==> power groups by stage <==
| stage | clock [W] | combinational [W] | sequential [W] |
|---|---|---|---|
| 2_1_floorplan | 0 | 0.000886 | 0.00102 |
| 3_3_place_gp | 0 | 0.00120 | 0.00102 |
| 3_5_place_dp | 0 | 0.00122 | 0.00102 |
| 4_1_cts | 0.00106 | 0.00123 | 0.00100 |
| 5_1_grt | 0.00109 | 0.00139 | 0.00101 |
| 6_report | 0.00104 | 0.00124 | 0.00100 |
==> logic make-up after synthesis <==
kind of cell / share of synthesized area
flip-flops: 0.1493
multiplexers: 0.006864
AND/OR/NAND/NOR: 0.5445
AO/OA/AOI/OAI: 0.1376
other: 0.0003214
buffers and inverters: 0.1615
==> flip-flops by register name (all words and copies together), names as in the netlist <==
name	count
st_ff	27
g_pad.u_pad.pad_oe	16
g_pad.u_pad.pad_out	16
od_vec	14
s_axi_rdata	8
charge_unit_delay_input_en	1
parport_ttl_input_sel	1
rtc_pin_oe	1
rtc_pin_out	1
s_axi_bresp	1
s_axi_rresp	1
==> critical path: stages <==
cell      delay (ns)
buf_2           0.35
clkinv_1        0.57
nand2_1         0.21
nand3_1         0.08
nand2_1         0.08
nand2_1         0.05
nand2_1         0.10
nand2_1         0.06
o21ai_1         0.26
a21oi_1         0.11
[src/verilog/branch_target_address_gen.sv]
`timescale 1ns/100ps

// Overview of operation
// - sequential flow adds one per fetched byte
// - relative target is next start plus displacement
// - displacement is signed, bit 7 sign
// - sign extend displacement to address width
// - relative form for jump and conditional branches
// - direct call or jump loads 16-bit immediate
// - table call index from opcode bits 1-5
// - table entries live in 40H to 7FH
// - register jump loads accumulator pair
module branch_target_address_gen #(
    parameter int ADDR_W = branch_target_pkg::ADDR_W,
    parameter int DISP_W = branch_target_pkg::DISP_W
) (
    input wire logic i_sys_clk, // core clock
    input wire logic i_rst_n, // sync reset, active low
    input wire logic i_byte_fetched, // one byte fetched
    input wire logic i_branch_valid, // branch request pulse
    input wire logic [2:0] i_branch_kind, // branch_kind_e code
    input wire logic i_branch_taken, // condition satisfied
    input wire logic [DISP_W-1:0] i_relative_displacement, // signed disp
    input wire logic [ADDR_W-1:0] i_absolute_target, // 16-bit immediate
    input wire logic [7:0] i_opcode, // table call opcode
    input wire logic [ADDR_W-1:0] i_accumulator_pair, // register pair value
    input wire logic [7:0] i_mem_rdata, // program memory byte
    input wire logic i_mem_rvalid, // read data valid
    output logic [ADDR_W-1:0] o_pc, // program counter
    output logic o_table_rd, // table read request
    output logic [ADDR_W-1:0] o_table_addr, // table read address
    output logic o_busy // table call in flight
);

    // ********************************************************************
    // state
    // ********************************************************************
    branch_target_pkg::seq_state_e state;
    branch_target_pkg::seq_state_e next_state;
    logic [ADDR_W-1:0] entry_addr;
    // the two halves of a table entry as they arrive
    logic [7:0] entry_lo;
    logic [7:0] entry_hi;
    logic [ADDR_W-1:0] rel_target;
    logic [ADDR_W-1:0] next_pc;
    logic [branch_target_pkg::INDEX_W-1:0] table_index_field;
    logic rel_branch;
    logic table_req;
    logic abs_req;
    logic reg_req;

    // ********************************************************************
    // relative destination
    // ********************************************************************
    // o_pc already points past the branch, i.e. at the following instruction
    // so valid must come only after the last branch byte has been counted,
    // or the sum starts from inside the branch itself
    rel_target_adder #(
        .ADDR_W(ADDR_W),
        .DISP_W(DISP_W)
    ) u_rel_adder (
        .i_next_start(o_pc),
        .i_disp(i_relative_displacement),
        .o_target(rel_target)
    );

    // ********************************************************************
    // table entry address
    // ********************************************************************
    // five opcode bits pick one of 32 two-byte entries
    assign table_index_field = i_opcode[branch_target_pkg::INDEX_MSB:
        branch_target_pkg::INDEX_LSB];
    // doubling a 5-bit field keeps the entry inside 40H..7FH
    assign entry_addr = branch_target_pkg::TABLE_BASE
        + {{(ADDR_W-branch_target_pkg::INDEX_W-1){1'b0}},
           table_index_field, 1'b0};

    // ********************************************************************
    // request decode
    // ********************************************************************
    // unconditional relative jump counts as taken by the decoder
    assign rel_branch = i_branch_valid && i_branch_taken
        && (i_branch_kind == 3'(branch_target_pkg::KIND_REL));
    // only the table call needs more than one cycle
    assign table_req = i_branch_valid
        && (i_branch_kind == 3'(branch_target_pkg::KIND_TABLE));
    assign abs_req = i_branch_valid
        && (i_branch_kind == 3'(branch_target_pkg::KIND_ABS));
    assign reg_req = i_branch_valid
        && (i_branch_kind == 3'(branch_target_pkg::KIND_REG));

    // ********************************************************************
    // sequencer for the two-byte table read
    // ********************************************************************
    // no time-out: a memory that never answers keeps the core stalled,
    // which is cheaper than a recovery path nobody could use
    always_comb begin
        next_state = state;
        case (state)
            branch_target_pkg::ST_IDLE: begin
                if (table_req) begin
                    next_state = branch_target_pkg::ST_TAB_LO;
                end
            end
            branch_target_pkg::ST_TAB_LO: begin
                if (i_mem_rvalid) begin
                    next_state = branch_target_pkg::ST_TAB_HI;
                end
            end
            branch_target_pkg::ST_TAB_HI: begin
                if (i_mem_rvalid) begin
                    next_state = branch_target_pkg::ST_TAB_LOAD;
                end
            end
            branch_target_pkg::ST_TAB_LOAD: begin
                next_state = branch_target_pkg::ST_IDLE;
            end
            default: begin
                next_state = branch_target_pkg::ST_IDLE;
            end
        endcase
    end

    always_ff @(posedge i_sys_clk) begin
        if (!i_rst_n) begin
            state <= branch_target_pkg::ST_IDLE;
        end else begin
            state <= next_state;
        end
    end

    // ********************************************************************
    // table read port
    // ********************************************************************
    // rd stands until the byte it asks for has been handed over
    always_ff @(posedge i_sys_clk) begin
        if (!i_rst_n) begin
            o_table_rd <= 1'b0;
            o_table_addr <= branch_target_pkg::PC_RESET;
        end else begin
            case (next_state)
                branch_target_pkg::ST_TAB_LO: begin
                    o_table_rd <= 1'b1;
                    if (state == branch_target_pkg::ST_IDLE) begin
                        o_table_addr <= entry_addr;
                    end
                end
                branch_target_pkg::ST_TAB_HI: begin
                    o_table_rd <= 1'b1;
                    if (state == branch_target_pkg::ST_TAB_LO) begin
                        // odd address holds the high byte
                        o_table_addr <= o_table_addr
                            + branch_target_pkg::ONE;
                    end
                end
                default: begin
                    o_table_rd <= 1'b0;
                end
            endcase
        end
    end

    // each byte has its own register so a stalled high byte read cannot
    // disturb a low byte already taken
    always_ff @(posedge i_sys_clk) begin
        if (!i_rst_n) begin
            entry_lo <= 8'h00;
        end else if ((state == branch_target_pkg::ST_TAB_LO)
                && i_mem_rvalid) begin
            entry_lo <= i_mem_rdata;
        end
    end

    always_ff @(posedge i_sys_clk) begin
        if (!i_rst_n) begin
            entry_hi <= 8'h00;
        end else if ((state == branch_target_pkg::ST_TAB_HI)
                && i_mem_rvalid) begin
            entry_hi <= i_mem_rdata;
        end
    end

    always_ff @(posedge i_sys_clk) begin
        if (!i_rst_n) begin
            o_busy <= 1'b0;
        end else begin
            // from next_state so busy rises on the edge that takes the call
            o_busy <= (next_state != branch_target_pkg::ST_IDLE);
        end
    end

    // ********************************************************************
    // program counter
    // ********************************************************************
    // a taken relative, direct or register branch outranks a fetch in the same cycle;
    // fetches during a table call are ignored since the fetch path is stalled by o_busy
    always_comb begin
        next_pc = o_pc;
        if (state == branch_target_pkg::ST_TAB_LOAD) begin
            next_pc = {entry_hi, entry_lo};
        end else if (state != branch_target_pkg::ST_IDLE) begin
            next_pc = o_pc;
        end else if (rel_branch) begin
            next_pc = rel_target;
        end else if (abs_req) begin
            next_pc = i_absolute_target;
        end else if (reg_req) begin
            next_pc = i_accumulator_pair;
        end else if (i_byte_fetched) begin
            next_pc = o_pc + branch_target_pkg::ONE;
        end
    end

    always_ff @(posedge i_sys_clk) begin
        if (!i_rst_n) begin
            o_pc <= branch_target_pkg::PC_RESET;
        end else begin
            o_pc <= next_pc;
        end
    end

endmodule : branch_target_address_gen
### src/pkg/adcb_defs.vh
`ifndef ADCB_DEFS_VH
`define ADCB_DEFS_VH

// ****************************************
// Register offsets
// ****************************************
`define ADCB_ADDR_BURNOUT   4'h0
`define ADCB_ADDR_BIAS      4'h1
`define ADCB_ADDR_MONITOR   4'h2
`define ADCB_ADDR_GAINRATE  4'h3
`define ADCB_ADDR_OFC_LOW   4'h4
`define ADCB_ADDR_OFC_MID   4'h5
`define ADCB_ADDR_OFC_HIGH  4'h6
`define ADCB_ADDR_FSC_LOW   4'h7
`define ADCB_ADDR_FSC_MID   4'h8
`define ADCB_ADDR_FSC_HIGH  4'h9
`define ADCB_ADDR_REVISION  4'hA

// ****************************************
// Field positions
// ****************************************
`define ADCB_BURNOUT_MSB    7
`define ADCB_BURNOUT_LSB    6
`define ADCB_OSC_FLAG_BIT   7
`define ADCB_GAIN_MSB       6
`define ADCB_GAIN_LSB       4
`define ADCB_RATE_MSB       3
`define ADCB_RATE_LSB       0
`define ADCB_REV_MSB        7
`define ADCB_REV_LSB        4
`define ADCB_MODE_BIT       3

// ****************************************
// Reset values and fixed patterns
// ****************************************
`define ADCB_BURNOUT_RST    2'h0
`define ADCB_BURNOUT_FILL   6'h01
`define ADCB_BIAS_RST       2'h0
`define ADCB_MONITOR_RST    3'h0
`define ADCB_GAIN_RST       3'h0
`define ADCB_RATE_RST       4'h0
`define ADCB_OFC_RST        24'h000000
`define ADCB_MODE_RST       1'h0
`define ADCB_REVISION_CODE  4'h5

// ****************************************
// Monitor codes and rate limits
// ****************************************
`define ADCB_MON_NORMAL     3'h0
`define ADCB_MON_OFFSET     3'h1
`define ADCB_MON_GAINCAL    3'h2
`define ADCB_MON_TEMP       3'h3
`define ADCB_RATE_MAX_CODE  4'h9
`define ADCB_RATE_MAX_SPS   11'h7D0

// ****************************************
// Full-scale trim per gain code
// ****************************************
`define ADCB_TRIM_G0        24'h400000
`define ADCB_TRIM_G1        24'h400000
`define ADCB_TRIM_G2        24'h400000
`define ADCB_TRIM_G3        24'h400000
`define ADCB_TRIM_G4        24'h400000
`define ADCB_TRIM_G5        24'h400000
`define ADCB_TRIM_G6        24'h400000
`define ADCB_TRIM_G7        24'h400000

`endif

### src/hw/adcb_trim_rom.v
`include "adcb_defs.vh"
`default_nettype none

// ****************************************
// Factory full-scale trim store
// ****************************************
module adcb_trim_rom
(
  // Clock and reset
  input  wire        core_clk_in,
  input  wire        rst_n_in,
  input  wire        core_ce_in,
  // Read port
  input  wire        rd_en_in,
  input  wire [2:0]  gain_in,
  output reg  [23:0] trim_out
);

  // Trim value for one gain code
  function [23:0] trim_of;
    input [2:0] code;
    begin
      case (code)
        3'h0:    trim_of = `ADCB_TRIM_G0;
        3'h1:    trim_of = `ADCB_TRIM_G1;
        3'h2:    trim_of = `ADCB_TRIM_G2;
        3'h3:    trim_of = `ADCB_TRIM_G3;
        3'h4:    trim_of = `ADCB_TRIM_G4;
        3'h5:    trim_of = `ADCB_TRIM_G5;
        3'h6:    trim_of = `ADCB_TRIM_G6;
        default: trim_of = `ADCB_TRIM_G7;
      endcase
    end
  endfunction

  // Registered read, one cycle latency
  always @(posedge core_clk_in or negedge rst_n_in)
  begin
    if (!rst_n_in)
    begin
      trim_out <= `ADCB_TRIM_G0;
    end
    else if (core_ce_in && rd_en_in)
    begin
      trim_out <= trim_of(gain_in);
    end
  end

endmodule

`default_nettype wire

### src/hw/adcb_register_bank.v
`include "adcb_defs.vh"
`default_nettype none

module adcb_register_bank
#(
  parameter [3:0] REVISION = `ADCB_REVISION_CODE  // Arbitrary value
)
(
  // Clock, reset, enable
  input  wire        core_clk_in,
  input  wire        rst_n_in,
  input  wire        core_ce_in,
  // Register access port
  input  wire        reg_wr_in,
  input  wire        reg_rd_in,
  input  wire [3:0]  reg_addr_in,
  input  wire [7:0]  reg_wdata_in,
  output reg  [7:0]  reg_rdata_out,
  // Oscillator source pin
  input  wire        ext_osc_in,
  // Conversion and serial status
  input  wire        conv_done_in,
  input  wire        ready_clear_in,
  input  wire        shared_clear_in,
  input  wire        cs_active_in,
  input  wire        shift_active_in,
  input  wire        dout_data_in,
  // Ready pins
  output reg         data_ready_pin_n_out,
  output reg         shared_output_ready_pin_out,
  output reg         shared_output_ready_pin_oe_out,
  // Analog front end control
  output reg  [1:0]  burnout_current_select_out,
  output reg  [13:0] burnout_current_na_out,
  output reg  [1:0]  midsupply_bias_enable_out,
  output reg  [3:0]  input_connection_out,
  output reg  [2:0]  effective_gain_code_out,
  output reg  [7:0]  gain_factor_out,
  output reg  [3:0]  output_rate_select_out,
  output reg  [10:0] output_rate_sps_out,
  output reg  [23:0] offset_coefficient_out,
  output reg  [23:0] fullscale_coefficient_out
);

  // ****************************************
  // Local constants
  // ****************************************
  localparam [2:0] ST_IDLE  = 3'h1;
  localparam [2:0] ST_READY = 3'h2;
  localparam [2:0] ST_PULSE = 3'h4;

  // ****************************************
  // Functions
  // ****************************************

  // Ready pin sequencer shared by both pins
  function [2:0] ready_next;
    input [2:0] state;
    input       done;
    input       clear;
    begin
      case (state)
        ST_IDLE:
        begin
          ready_next = done ? ST_READY : ST_IDLE;
        end
        ST_READY:
        begin
          if (done)
            ready_next = ST_PULSE;
          else if (clear)
            ready_next = ST_IDLE;
          else
            ready_next = ST_READY;
        end
        ST_PULSE:
        begin
          ready_next = ST_READY;
        end
        default:
        begin
          ready_next = ST_IDLE;
        end
      endcase
    end
  endfunction

  // Pin level for a sequencer state, low means ready
  function ready_level;
    input [2:0] state;
    begin
      ready_level = (state != ST_READY);
    end
  endfunction

  // Samples per second for a rate code
  function [10:0] rate_sps;
    input [3:0] code;
    begin
      case (code)
        4'h0:    rate_sps = 11'h005;
        4'h1:    rate_sps = 11'h00A;
        4'h2:    rate_sps = 11'h014;
        4'h3:    rate_sps = 11'h028;
        4'h4:    rate_sps = 11'h050;
        4'h5:    rate_sps = 11'h0A0;
        4'h6:    rate_sps = 11'h140;
        4'h7:    rate_sps = 11'h280;
        4'h8:    rate_sps = 11'h3E8;
        default: rate_sps = `ADCB_RATE_MAX_SPS;
      endcase
    end
  endfunction

  // ****************************************
  // Storage
  // ****************************************
  reg        osc_meta;
  reg        osc_sync;
  reg [1:0]  burnout_sel;
  reg [1:0]  bias_en;
  reg [2:0]  monitor_sel;
  reg [2:0]  gain_sel;
  reg [3:0]  rate_sel;
  reg [23:0] offset_coeff;
  reg [23:0] fullscale_coeff;
  reg        ready_mode;
  reg        trim_pending;
  reg [2:0]  data_ready_pin_state;
  reg [2:0]  shared_state;
  reg [7:0]  next_rdata;

  wire        wr_hit;
  wire        gain_change;
  wire [23:0] trim_data;
  wire [2:0]  next_data_ready_pin_state;
  wire [2:0]  next_shared_state;
  wire        forced_unity;
  wire        monitor_active;
  wire [2:0]  next_gain;

  assign wr_hit = core_ce_in & reg_wr_in;

  // Reload only on a real change of the gain field
  // detect gain change
  assign gain_change = wr_hit & (reg_addr_in == `ADCB_ADDR_GAINRATE) &
                       (reg_wdata_in[`ADCB_GAIN_MSB:`ADCB_GAIN_LSB] != gain_sel);

  assign forced_unity = (monitor_sel == `ADCB_MON_GAINCAL) |
                        (monitor_sel == `ADCB_MON_TEMP) |
                        monitor_sel[2];
  assign next_gain    = forced_unity ? 3'h0 : gain_sel;

  assign monitor_active = (monitor_sel != `ADCB_MON_NORMAL);

  assign next_data_ready_pin_state   = ready_next(data_ready_pin_state, conv_done_in, ready_clear_in);
  assign next_shared_state = ready_next(shared_state, conv_done_in, shared_clear_in);

  // ****************************************
  // Trim store
  // ****************************************
  adcb_trim_rom u_trim_rom
  (
    .core_clk_in (core_clk_in),
    .rst_n_in    (rst_n_in),
    .core_ce_in  (core_ce_in),
    .rd_en_in    (gain_change),
    .gain_in     (reg_wdata_in[`ADCB_GAIN_MSB:`ADCB_GAIN_LSB]),
    .trim_out    (trim_data)
  );

  // ****************************************
  // Oscillator flag synchroniser
  // ****************************************

  // Pin is asynchronous, two stages before use
  always @(posedge core_clk_in or negedge rst_n_in)
  begin
    if (!rst_n_in)
    begin
      osc_meta <= 1'b0;
      osc_sync <= 1'b0;
    end
    else if (core_ce_in)
    begin
      osc_meta <= ext_osc_in;
      osc_sync <= osc_meta;
    end
  end

  // ****************************************
  // Register writes
  // ****************************************

  // Reserved bits are not stored, so bad patterns are harmless
  // reserved bits dropped
  always @(posedge core_clk_in or negedge rst_n_in)
  begin
    if (!rst_n_in)
    begin
      burnout_sel     <= `ADCB_BURNOUT_RST;
      bias_en         <= `ADCB_BIAS_RST;
      monitor_sel     <= `ADCB_MONITOR_RST;
      gain_sel        <= `ADCB_GAIN_RST;
      rate_sel        <= `ADCB_RATE_RST;
      offset_coeff    <= `ADCB_OFC_RST;
      fullscale_coeff <= `ADCB_TRIM_G0;
      ready_mode      <= `ADCB_MODE_RST;
      trim_pending    <= 1'b0;
    end
    else if (core_ce_in)
    begin
      trim_pending <= gain_change;
      if (wr_hit)
      begin
        case (reg_addr_in)
          `ADCB_ADDR_BURNOUT:
            burnout_sel <= reg_wdata_in[`ADCB_BURNOUT_MSB:`ADCB_BURNOUT_LSB];
          `ADCB_ADDR_BIAS:
            bias_en <= reg_wdata_in[1:0];
          `ADCB_ADDR_MONITOR:
            monitor_sel <= reg_wdata_in[2:0];
          `ADCB_ADDR_GAINRATE:
          begin
            gain_sel <= reg_wdata_in[`ADCB_GAIN_MSB:`ADCB_GAIN_LSB];
            rate_sel <= reg_wdata_in[`ADCB_RATE_MSB:`ADCB_RATE_LSB];
          end
          `ADCB_ADDR_OFC_LOW:  offset_coeff[7:0]   <= reg_wdata_in;
          `ADCB_ADDR_OFC_MID:  offset_coeff[15:8]  <= reg_wdata_in;
          `ADCB_ADDR_OFC_HIGH: offset_coeff[23:16] <= reg_wdata_in;
          `ADCB_ADDR_FSC_LOW:  fullscale_coeff[7:0]   <= reg_wdata_in;
          `ADCB_ADDR_FSC_MID:  fullscale_coeff[15:8]  <= reg_wdata_in;
          `ADCB_ADDR_FSC_HIGH: fullscale_coeff[23:16] <= reg_wdata_in;
          `ADCB_ADDR_REVISION:
            ready_mode <= reg_wdata_in[`ADCB_MODE_BIT];
          default:
            ready_mode <= ready_mode;
        endcase
      end
      // Trim reload wins over a host write in the same cycle
      // reload full-scale
      if (trim_pending)
      begin
        fullscale_coeff <= trim_data;
      end
    end
  end

  // ****************************************
  // Register reads
  // ****************************************

  // Unmapped offsets read as zero
  always @*
  begin
    next_rdata = 8'h00;
    case (reg_addr_in)
      `ADCB_ADDR_BURNOUT:  next_rdata = {burnout_sel, `ADCB_BURNOUT_FILL};
      `ADCB_ADDR_BIAS:     next_rdata = {6'h00, bias_en};
      `ADCB_ADDR_MONITOR:  next_rdata = {osc_sync, 4'h0, monitor_sel};
      `ADCB_ADDR_GAINRATE: next_rdata = {1'b0, gain_sel, rate_sel};
      `ADCB_ADDR_OFC_LOW:  next_rdata = offset_coeff[7:0];
      `ADCB_ADDR_OFC_MID:  next_rdata = offset_coeff[15:8];
      `ADCB_ADDR_OFC_HIGH: next_rdata = offset_coeff[23:16];
      `ADCB_ADDR_FSC_LOW:  next_rdata = fullscale_coeff[7:0];
      `ADCB_ADDR_FSC_MID:  next_rdata = fullscale_coeff[15:8];
      `ADCB_ADDR_FSC_HIGH: next_rdata = fullscale_coeff[23:16];
      `ADCB_ADDR_REVISION: next_rdata = {REVISION, ready_mode, 3'h0};
      default:             next_rdata = 8'h00;
    endcase
  end

  // Read data held until the next read
  always @(posedge core_clk_in or negedge rst_n_in)
  begin
    if (!rst_n_in)
    begin
      reg_rdata_out <= 8'h00;
    end
    else if (core_ce_in && reg_rd_in)
    begin
      reg_rdata_out <= next_rdata;
    end
  end

  // ****************************************
  // Ready pin sequencing
  // ****************************************

  // Two sequencers, as the pins are released by different events
  always @(posedge core_clk_in or negedge rst_n_in)
  begin
    if (!rst_n_in)
    begin
      data_ready_pin_state   <= ST_IDLE;
      shared_state <= ST_IDLE;
    end
    else if (core_ce_in)
    begin
      data_ready_pin_state   <= next_data_ready_pin_state;
      shared_state <= next_shared_state;
    end
  end

  // Pin drivers
  always @(posedge core_clk_in or negedge rst_n_in)
  begin
    if (!rst_n_in)
    begin
      data_ready_pin_n_out           <= 1'b1;
      shared_output_ready_pin_out    <= 1'b1;
      shared_output_ready_pin_oe_out <= 1'b0;
    end
    else if (core_ce_in)
    begin
      data_ready_pin_n_out <= ready_level(next_data_ready_pin_state);
      // Pin floats while the port is deselected
      shared_output_ready_pin_oe_out <= cs_active_in;
      if (ready_mode && !shift_active_in)
        shared_output_ready_pin_out <= ready_level(next_shared_state);
      else
        shared_output_ready_pin_out <= dout_data_in;
    end
  end

  // ****************************************
  // Front end control outputs
  // ****************************************

  // Decoded one cycle after the register changes
  always @(posedge core_clk_in or negedge rst_n_in)
  begin
    if (!rst_n_in)
    begin
      burnout_current_select_out <= `ADCB_BURNOUT_RST;
      burnout_current_na_out     <= 14'h0000;
      midsupply_bias_enable_out  <= `ADCB_BIAS_RST;
      input_connection_out       <= 4'h1;
      effective_gain_code_out    <= `ADCB_GAIN_RST;
      gain_factor_out            <= 8'h01;
      output_rate_select_out     <= `ADCB_RATE_RST;
      output_rate_sps_out        <= 11'h005;
      offset_coefficient_out     <= `ADCB_OFC_RST;
      fullscale_coefficient_out  <= `ADCB_TRIM_G0;
    end
    else if (core_ce_in)
    begin
      burnout_current_select_out <= burnout_sel;
      case (burnout_sel)
        2'h1:    burnout_current_na_out <= 14'h01F4;
        2'h2:    burnout_current_na_out <= 14'h07D0;
        2'h3:    burnout_current_na_out <= 14'h2710;
        default: burnout_current_na_out <= 14'h0000;
      endcase
      midsupply_bias_enable_out <= monitor_active ? 2'h0 : bias_en;
      case (monitor_sel)
        `ADCB_MON_NORMAL:  input_connection_out <= 4'h1;
        `ADCB_MON_OFFSET:  input_connection_out <= 4'h2;
        `ADCB_MON_GAINCAL: input_connection_out <= 4'h4;
        `ADCB_MON_TEMP:    input_connection_out <= 4'h8;
        default:           input_connection_out <= 4'h0;
      endcase
      effective_gain_code_out <= next_gain;
      gain_factor_out <= 8'h01 << next_gain;
      if (rate_sel > `ADCB_RATE_MAX_CODE)
        output_rate_select_out <= `ADCB_RATE_MAX_CODE;
      else
        output_rate_select_out <= rate_sel;
      output_rate_sps_out       <= rate_sps(rate_sel);
      offset_coefficient_out    <= offset_coeff;
      fullscale_coefficient_out <= fullscale_coeff;
    end
  end

endmodule

`default_nettype wire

ACTION ITEM: Beginning with the line containing "detect gain change" and ending with the line containing "assign monitor_active = (monitor_sel", extract those lines exactly from the listing above, and only those.

SOLUTION TO THE PROBLEM:
  // detect gain change
  assign gain_change = wr_hit & (reg_addr_in == `ADCB_ADDR_GAINRATE) &
                       (reg_wdata_in[`ADCB_GAIN_MSB:`ADCB_GAIN_LSB] != gain_sel);

  assign forced_unity = (monitor_sel == `ADCB_MON_GAINCAL) |
                        (monitor_sel == `ADCB_MON_TEMP) |
                        monitor_sel[2];
  assign next_gain    = forced_unity ? 3'h0 : gain_sel;

  assign monitor_active = (monitor_sel != `ADCB_MON_NORMAL);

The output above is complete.